AIM To determine whether the serum BG concentrations correlate with intestinal inflammation.
METHODS A prospective observational study was performed in a tertiary referral center, from 2016 to 2019, in which serum BG was determined in 115 patients with Crohn’s disease (CD), 51 with ulcerative colitis (UC), and 82 controls using a photometric detection kit. Inflammatory activity was determined by ileocolonoscopy, histopathology, magnetic resonance enterography, and biomarkers, including fecal calprotectin (FC), C-reactive protein, and a panel of cytokines. The ability of BG to detect active vs inactive disease was assessed using the area under the receiver operating characteristic curve. In subgroup analysis, serial BG was used to assess the response to therapeutic interventions.

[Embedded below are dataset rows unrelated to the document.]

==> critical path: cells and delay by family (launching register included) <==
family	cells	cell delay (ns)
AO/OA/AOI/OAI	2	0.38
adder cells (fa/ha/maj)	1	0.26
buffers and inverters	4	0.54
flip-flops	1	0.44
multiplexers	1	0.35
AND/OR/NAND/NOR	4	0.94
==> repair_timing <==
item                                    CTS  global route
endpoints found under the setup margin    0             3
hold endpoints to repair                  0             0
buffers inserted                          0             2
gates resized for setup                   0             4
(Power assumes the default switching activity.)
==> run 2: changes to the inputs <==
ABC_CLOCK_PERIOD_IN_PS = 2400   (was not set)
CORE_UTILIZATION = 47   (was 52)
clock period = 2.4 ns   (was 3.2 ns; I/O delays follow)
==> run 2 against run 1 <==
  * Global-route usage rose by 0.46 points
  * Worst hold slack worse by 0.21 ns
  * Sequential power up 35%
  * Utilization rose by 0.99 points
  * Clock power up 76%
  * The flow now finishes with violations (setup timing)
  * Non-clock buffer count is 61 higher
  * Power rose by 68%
==> src/rtl/assay_dispenser_cycle_counter.sv <==
// Loadable down-counter with a zero flag; a load takes priority over a decrement,
// and the count saturates at zero.
module cycle_counter
  import mfda_ctrl_pkg::*;
(
  input  logic             clk,
  input  logic             rst,
  input  logic             load,
  input  logic [CNT_W-1:0] load_val,
  input  logic             dec,
  output logic             zero
);

  logic [CNT_W-1:0] count_q;
  logic [CNT_W-1:0] count_d;

  always_comb begin
    count_d = count_q;
    if (load) begin
      count_d = load_val;
    end else if (dec && (count_q != '0)) begin
      count_d = count_q - CNT_W'(1);
    end
  end

  // NOTE: state registers use non-blocking assignments so every flop samples
  // values from before the edge, independent of process ordering.
  always_ff @(posedge clk) begin
    if (rst) begin
      count_q <= '0;
    end else begin
      count_q <= count_d;
    end
  end

  assign zero = (count_q == '0);

endmodule
`src/rtl/bitrev_spi_slave.sv`:
```
// bitrev_spi_slave
//   SPI-mode-0/2 slave (CPHA = 0, CPOL selectable) running on the system clock.
//   It receives a DATA_W-bit word MSB-first, then returns the bit-reversed word
//   over the next DATA_W bit times. Back-to-back frames are allowed under one
//   slave select.
//
// Ports
//   clock        system clock; all state changes on its rising edge
//   reset        synchronous, active-high
//   spi_sck      SPI clock (asynchronous, oversampled)
//   spi_ss       slave select, active low (asynchronous)
//   spi_mosi     master-out data (asynchronous)
//   spi_miso     slave-out data; idles high outside SEND
//   busy         high while a frame is in RECV or SEND
//   done         one-cycle pulse when a frame has been fully transmitted
//   abort        one-cycle pulse when ss is released part-way through a frame
//   rx_data      last fully received word
//   frame_count  completed frames, wraps modulo 2^CNT_W

// One synchroniser lane: a plain STAGES-deep flop chain. RST_VAL lets each
// pin reset to its idle level so no phantom edge or select appears after reset.
module bitrev_sync #(
    parameter int   STAGES  = 2,
    parameter logic RST_VAL = 1'b0
) (
    input  logic clock,
    input  logic reset,
    input  logic d,
    output logic q
);
    logic [STAGES-1:0] pipe;

    always_ff @(posedge clock) begin
        if (reset) pipe <= {STAGES{RST_VAL}};
        else       pipe <= {pipe[STAGES-2:0], d};
    end

    assign q = pipe[STAGES-1];
endmodule

module bitrev_spi_slave #(
    parameter int DATA_W      = 8,
    parameter int CPOL        = 0,
    parameter int SYNC_STAGES = 2,
    parameter int CNT_W       = 16
) (
    input  logic              clock,
    input  logic              reset,
    input  logic              spi_sck,
    input  logic              spi_ss,
    input  logic              spi_mosi,
    output logic              spi_miso,
    output logic              busy,
    output logic              done,
    output logic              abort,
    output logic [DATA_W-1:0] rx_data,
    output logic [CNT_W-1:0]  frame_count
);
    localparam int CW = $clog2(DATA_W + 1);
    localparam logic [CW-1:0] LAST = CW'(DATA_W - 1);

    localparam logic [1:0] S_IDLE = 2'd0;
    localparam logic [1:0] S_RECV = 2'd1;
    localparam logic [1:0] S_SEND = 2'd2;

    // Lane order {mosi, ss, sck}; sck resets to its idle level, ss to inactive.
    localparam logic       SCK_IDLE = (CPOL != 0) ? 1'b1 : 1'b0;
    localparam logic [2:0] SYNC_RST = {1'b0, 1'b1, SCK_IDLE};

    logic [2:0] pin_raw, pin_s;
    logic       sck_s, ss_s, mosi_s, sck_d;
    logic       rise, fall, sample_edge, shift_edge;

    logic [1:0]        state;
    logic [CW-1:0]     cnt;
    logic [DATA_W-2:0] shreg;   // first DATA_W-1 bits; the last bit goes straight to word_in
    logic [DATA_W-1:0] txreg;
    logic [DATA_W-1:0] word_in;

    assign pin_raw = {spi_mosi, spi_ss, spi_sck};

    genvar g;
    generate
        for (g = 0; g < 3; g++) begin : g_sync
            bitrev_sync #(
                .STAGES  (SYNC_STAGES),
                .RST_VAL (SYNC_RST[g])
            ) u_sync (
                .clock (clock),
                .reset (reset),
                .d     (pin_raw[g]),
                .q     (pin_s[g])
            );
        end
    endgenerate

    assign sck_s  = pin_s[0];
    assign ss_s   = pin_s[1];
    assign mosi_s = pin_s[2];

    // Extra sck register for edge detection.
    always_ff @(posedge clock) begin
        if (reset) sck_d <= SCK_IDLE;
        else       sck_d <= sck_s;
    end

    assign rise = sck_s & ~sck_d;
    assign fall = ~sck_s & sck_d;

    // CPHA = 0: sample on the leading edge away from idle, shift on the trailing one.
    assign sample_edge = (CPOL != 0) ? fall : rise;
    assign shift_edge  = (CPOL != 0) ? rise : fall;

    assign word_in = {shreg, mosi_s};

    function automatic logic [DATA_W-1:0] bitrev(input logic [DATA_W-1:0] w);
        logic [DATA_W-1:0] r;
        r = '0;
        for (int i = 0; i < DATA_W; i++) r[i] = w[DATA_W-1-i];
        return r;
    endfunction

    always_ff @(posedge clock) begin
        if (reset) begin
            state       <= S_IDLE;
            cnt         <= '0;
            shreg       <= '0;
            txreg       <= '0;
            rx_data     <= '0;
            frame_count <= '0;
            done        <= 1'b0;
            abort       <= 1'b0;
        end else begin
            done  <= 1'b0;
            abort <= 1'b0;
            case (state)
                S_IDLE: begin
                    // sck edges here are ignored; only select matters.
                    if (!ss_s) begin
                        state <= S_RECV;
                        cnt   <= '0;
                        shreg <= '0;
                    end
                end

                S_RECV: begin
                    if (ss_s) begin
                        // Release right after done (nothing received yet) is a clean end.
                        state <= S_IDLE;
                        abort <= (cnt != '0);
                        cnt   <= '0;
                    end else if (sample_edge) begin
                        shreg <= word_in[DATA_W-2:0];
                        if (cnt == LAST) begin
                            rx_data <= word_in;
                            txreg   <= bitrev(word_in);
                            cnt     <= '0;
                            state   <= S_SEND;
                        end else begin
                            cnt <= cnt + CW'(1);
                        end
                    end
                end

                S_SEND: begin
                    if (ss_s) begin
                        // Select wins over a coincident sample edge, even the final one.
                        state <= S_IDLE;
                        abort <= 1'b1;
                        cnt   <= '0;
                    end else begin
                        if (sample_edge) begin
                            if (cnt == LAST) begin
                                done        <= 1'b1;
                                frame_count <= frame_count + CNT_W'(1);
                                cnt         <= '0;
                                shreg       <= '0;
                                state       <= S_RECV;
                            end else begin
                                cnt <= cnt + CW'(1);
                            end
                        end
                        // The shift edge before the first SEND sample must not
                        // disturb the first bit, so hold until cnt has moved.
                        if (shift_edge && cnt != '0)
                            txreg <= {txreg[DATA_W-2:0], 1'b0};
                    end
                end

                default: state <= S_IDLE;
            endcase
        end
    end

    assign busy     = (state != S_IDLE);
    assign spi_miso = (state == S_SEND) ? txreg[DATA_W-1] : 1'b1;
endmodule

```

RESULTS The serum BG levels were higher in CD patients than in controls (P = 0.0001). The BG levels paralleled the endoscopic activity in CD patients and histologic activity and combined endoscopic and histologic activity in both CD and UC patients. The area under the curve (AUC) in receiver operating characteristic analysis to predict endoscopic activity was 0.694 [95% confidence interval (CI): 0.60-0.79; P = 0.001] in CD, and 0.662 (95%CI: 0.51-0.81; P = 0.066) in UC patients. The AUC in receiver operating characteristic analysis to predict histologic activity was 0.860 (95%CI: 0.77-0.95; P < 0.001) in CD, and 0.786 (95%CI: 0.57-0.99; P = 0.015) in UC patients. The cut-off values of BG for both endoscopic and histologic activity were 60 µg/mL in CD, and 40 µg/mL in UC patients. Performance analysis showed that the results based on BG of 40 and 60 µg/mL were more specific for predicting endoscopic activity (71.8% and 87.2% for CD; and 87.5% and 87.5% for UC, respectively) than FC (53.3% and 66.7% for CD; and 20% and 80% for UC, respectively); and also histologic activity (60.5% and 76.3% for CD; and 90.0% and 95.0% for UC, respectively) than FC (41.7% and 50.0% for CD; and 25% and 50% for UC, respectively). Regarding the clinical, endoscopic, and histologic activities, the BG levels were reduced following therapeutic intervention in patients with CD (P < 0.0001) and UC (P = 0.003). Compared with endoscopic (AUC: 0.693; P = 0.002) and histologic (AUC: 0.868; P < 0.001) activity, no significant correlation was found between serum BG and transmural healing based on magnetic resonance enterography (AUC: 0.576; P = 0.192). Positive correlations were detected between BG and IL-17 in the CD (r: 0.737; P = 0.001) and the UC group (r: 0.574; P = 0.005), and between BG and interferon-gamma in the CD group (r: 0.597; P = 0.015).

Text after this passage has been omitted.